File: config.mk
export PLATFORM = sky130hd
export DESIGN_NAME = pipe_hazard_unit
export DESIGN_NICKNAME = d
export VERILOG_FILES = /design/src/rtl/pipe_hazard_unit.sv
export SDC_FILE = /design/constraint.sdc
export NUM_CORES = 1
export LEC_CHECK = 0
export CORE_ASPECT_RATIO = 0.9
export CORE_MARGIN = 5
export CORE_UTILIZATION = 30
export CTS_CLUSTER_SIZE = 12
export DETAILED_ROUTE_END_ITERATION = 10
export SKIP_LAST_GASP = 1
export SYNTH_ARGS = -nofsm -noshare
export SYNTH_HDL_FRONTEND = slang
export SYNTH_SLANG_ARGS = --single-unit
File: constraint.sdc
create_clock -name clk -period 2 [get_ports clk]
set_input_delay 0.2 -clock clk [delete_from_list [all_inputs] [get_ports clk]]
set_output_delay 0.2 -clock clk [all_outputs]
set_load 0.005 [all_outputs]
File: src/rtl/pipe_hazard_unit.sv
// EX/MEM instruction tracking, load-use stall, branch squash and N/V/Z flag register.
// Optional HAZARD_PERF_EN adds saturating stall/flush event counters.
module pipe_hazard_unit #(
    parameter int              ISIZE = 16,
    parameter int              RSIZE = 4,
    parameter logic [ISIZE-1:0] NOP  = '0
) (
    input  logic             clk,
    input  logic             rst,
    input  logic [ISIZE-1:0] InstrIn,
    input  logic             InstrValid,
    input  logic             FlushReq,
    input  logic [2:0]       ALUFlag,
    output logic [ISIZE-1:0] LastInstr,
    output logic [ISIZE-1:0] Last2Instr,
    output logic             LastValid,
    output logic             Last2Valid,
    output logic [2:0]       Flag,
`ifdef HAZARD_PERF_EN
    output logic [15:0]      StallCnt,
    output logic [15:0]      FlushCnt,
`endif
    output logic             Stall
);

    localparam int OP_W = ISIZE - 3 * RSIZE;

    localparam logic [OP_W-1:0] OP_LW   = OP_W'(8);
    localparam logic [OP_W-1:0] OP_JR   = OP_W'(14);
    localparam logic [OP_W-1:0] OP_EXEC = OP_W'(15);

    logic [ISIZE-1:0] last_q, last_d;
    logic [ISIZE-1:0] last2_q, last2_d;
    logic             last_valid_q, last_valid_d;
    logic             last2_valid_q, last2_valid_d;
    logic [2:0]       flag_q, flag_d;

    logic [OP_W-1:0]  in_op, ex_op;
    logic [RSIZE-1:0] in_rd, in_rs, in_rt, ex_rd;
    logic             lw_in_ex, src_match, stall;

    assign in_op = InstrIn[ISIZE-1 -: OP_W];
    assign in_rd = InstrIn[3*RSIZE-1 -: RSIZE];
    assign in_rs = InstrIn[2*RSIZE-1 -: RSIZE];
    assign in_rt = InstrIn[RSIZE-1:0];
    assign ex_op = last_q[ISIZE-1 -: OP_W];
    assign ex_rd = last_q[3*RSIZE-1 -: RSIZE];

    // A load writing R0 produces nothing to wait for, so it is excluded here.
    always_comb begin
        lw_in_ex  = last_valid_q && (ex_op == OP_LW) && (ex_rd != '0);
        src_match = ((in_op < OP_W'(10)) && (in_rs == ex_rd))
                 || ((in_op < OP_W'(5))  && (in_rt == ex_rd))
                 || (((in_op == OP_JR) || (in_op == OP_EXEC)) && (in_rd == ex_rd));
        stall     = lw_in_ex && InstrValid && src_match;
    end

    always_comb begin
        last_d        = InstrIn;
        last_valid_d  = 1'b1;
        if (FlushReq || stall || !InstrValid) begin
            last_d       = NOP;
            last_valid_d = 1'b0;
        end
        last2_d       = last_q;
        last2_valid_d = last_valid_q;

        flag_d = flag_q;
        if (last_valid_q) begin
            if (ex_op <= OP_W'(1)) begin
                flag_d = ALUFlag;
            end else if (ex_op <= OP_W'(7)) begin
                flag_d[0] = ALUFlag[0];
            end
        end
    end

    always_ff @(posedge clk) begin
        if (rst) begin
            last_q        <= NOP;
            last2_q       <= NOP;
            last_valid_q  <= 1'b0;
            last2_valid_q <= 1'b0;
            flag_q        <= 3'b000;
        end else begin
            last_q        <= last_d;
            last2_q       <= last2_d;
            last_valid_q  <= last_valid_d;
            last2_valid_q <= last2_valid_d;
            flag_q        <= flag_d;
        end
    end

    assign LastInstr  = last_q;
    assign Last2Instr = last2_q;
    assign LastValid  = last_valid_q;
    assign Last2Valid = last2_valid_q;
    assign Flag       = flag_q;
    assign Stall      = stall;

`ifdef HAZARD_PERF_EN
    logic [15:0] stall_cnt_q, stall_cnt_d;
    logic [15:0] flush_cnt_q, flush_cnt_d;

    // Counters stick at all-ones rather than wrapping.
    always_comb begin
        stall_cnt_d = stall_cnt_q;
        flush_cnt_d = flush_cnt_q;
        if (stall && (stall_cnt_q != 16'hFFFF)) stall_cnt_d = stall_cnt_q + 16'd1;
        if (FlushReq && (flush_cnt_q != 16'hFFFF)) flush_cnt_d = flush_cnt_q + 16'd1;
    end

    always_ff @(posedge clk) begin
        if (rst) begin
            stall_cnt_q <= 16'd0;
            flush_cnt_q <= 16'd0;
        end else begin
            stall_cnt_q <= stall_cnt_d;
            flush_cnt_q <= flush_cnt_d;
        end
    end

    assign StallCnt = stall_cnt_q;
    assign FlushCnt = flush_cnt_q;
`endif

endmodule

==> flow_metrics.env, run 1 <==
export IMPL_synth_area_leaders="dfxtp_1 (55%), a211oi_1 (8.9%), nor2b_1 (8.3%)"
export IMPL_cp_start_kind="flip-flop"
export IMPL_grt_use_total_pct=12.51
export IMPL_power_total_w=0.001447
export IMPL_dieArea_um2=5939
export IMPL_drv_slew=0
export IMPL_nets=237
export IMPL_avgSynthCellArea_um2=10.30
export IMPL_initial_core_util_pct=30.63
export IMPL_pre_cts_ws_ps=-299.3
export IMPL_worst_slack_ps=68.32
export IMPL_synth_cell_types=22
export IMPL_via_per_inst=4.188
export IMPL_finalClockSkew_ps=4.562
export IMPL_mostFrequentLayoutCell="clkdlybuf4s50_1"
export IMPL_max_freq_mhz=517.7
export IMPL_fillCellCount=414
export IMPL_cp_arrival_ps=1730
export IMPL_ioPinCount=61
export IMPL_cts_buffer_depth=2
export IMPL_cts_buffers=5
export IMPL_coreArea_um2=4403
export IMPL_final_cell_mix="clkdlybuf4s50_1 (59), dfxtp_1 (36), buf_4 (21), nor2b_1 (18)"
export IMPL_synth_top_cell_area_share_pct=54.92
export IMPL_yosysWarnings=0
export IMPL_grt_max_degree=21
export IMPL_overflow=0
export IMPL_die_h_um=73.61
export IMPL_hold_viol=0
export IMPL_ant_nets=0
export IMPL_antenna_found_initial=0
export IMPL_timing_final_crit_share_pct=96.58
export IMPL_grt_pass1_wl_um=5623
export IMPL_finalSetupViolCount=0
export IMPL_power_density_nw_per_um2=646.6
export IMPL_wirelength_um=3558
export IMPL_place_congestion=0.8940
export IMPL_rsz0062_at_grt="false"
export IMPL_h_tree_depth=2
export IMPL_io_buffers=60
export IMPL_cts_tree="yes"
export IMPL_synth_top_cell_by_area="dfxtp_1"
export IMPL_synth_cells=131
export IMPL_crit_path_end_kind="primary output"
export IMPL_final_min_clock_period_ps=1932
export IMPL_power_leakage_nw=0.9277
export IMPL_syn_num_nets=154
export IMPL_yosysSeqAreaShare_pct=54.92
export IMPL_synth_seq_cells=37
export IMPL_wl_per_cell_um=12.89
export IMPL_firstDrtPassIters=4
export IMPL_cts_sinks=37
export IMPL_root_buffer="clkbuf_8"
export IMPL_drive_gt1_share_pct=15.89
export IMPL_slew_headroom_pct=60.89
export IMPL_max_cap_viol_count=0
export IMPL_clock_latency_ps=280
export IMPL_drcViolationCount=0
export IMPL_antenna_cells=0
export IMPL_worstMarginPinSlew_ps=585.3
export IMPL_num_vias=1156
export IMPL_hold_class="flip-flop to flip-flop"
export IMPL_std_cell_rows=23
export IMPL_clk_pin_slew_ps=70
export IMPL_vdd_drop_max_mv=0.2930
export IMPL_drtIter0Drc=14
export IMPL_cp_required_ps=1800
export IMPL_path_max_fanout=4
export IMPL_die_w_um=80.68
export IMPL_dpl_hpwl_um=2769
export IMPL_area_growth_pct=65.96
export IMPL_worstSetupPathType="flip-flop to primary output"
export IMPL_status="completed"
export IMPL_syn_area_um2=1349
export IMPL_grt_pass1_vias=1227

____

TASK TO CARRY OUT:
Take the line holding "export IMPL_vdd_drop_max_mv=0.2930" and all lines after it through the end of the data, and set them down exactly.

TASK SOLUTION:
export IMPL_vdd_drop_max_mv=0.2930
export IMPL_drtIter0Drc=14
export IMPL_cp_required_ps=1800
export IMPL_path_max_fanout=4
export IMPL_die_w_um=80.68
export IMPL_dpl_hpwl_um=2769
export IMPL_area_growth_pct=65.96
export IMPL_worstSetupPathType="flip-flop to primary output"
export IMPL_status="completed"
export IMPL_syn_area_um2=1349
export IMPL_grt_pass1_vias=1227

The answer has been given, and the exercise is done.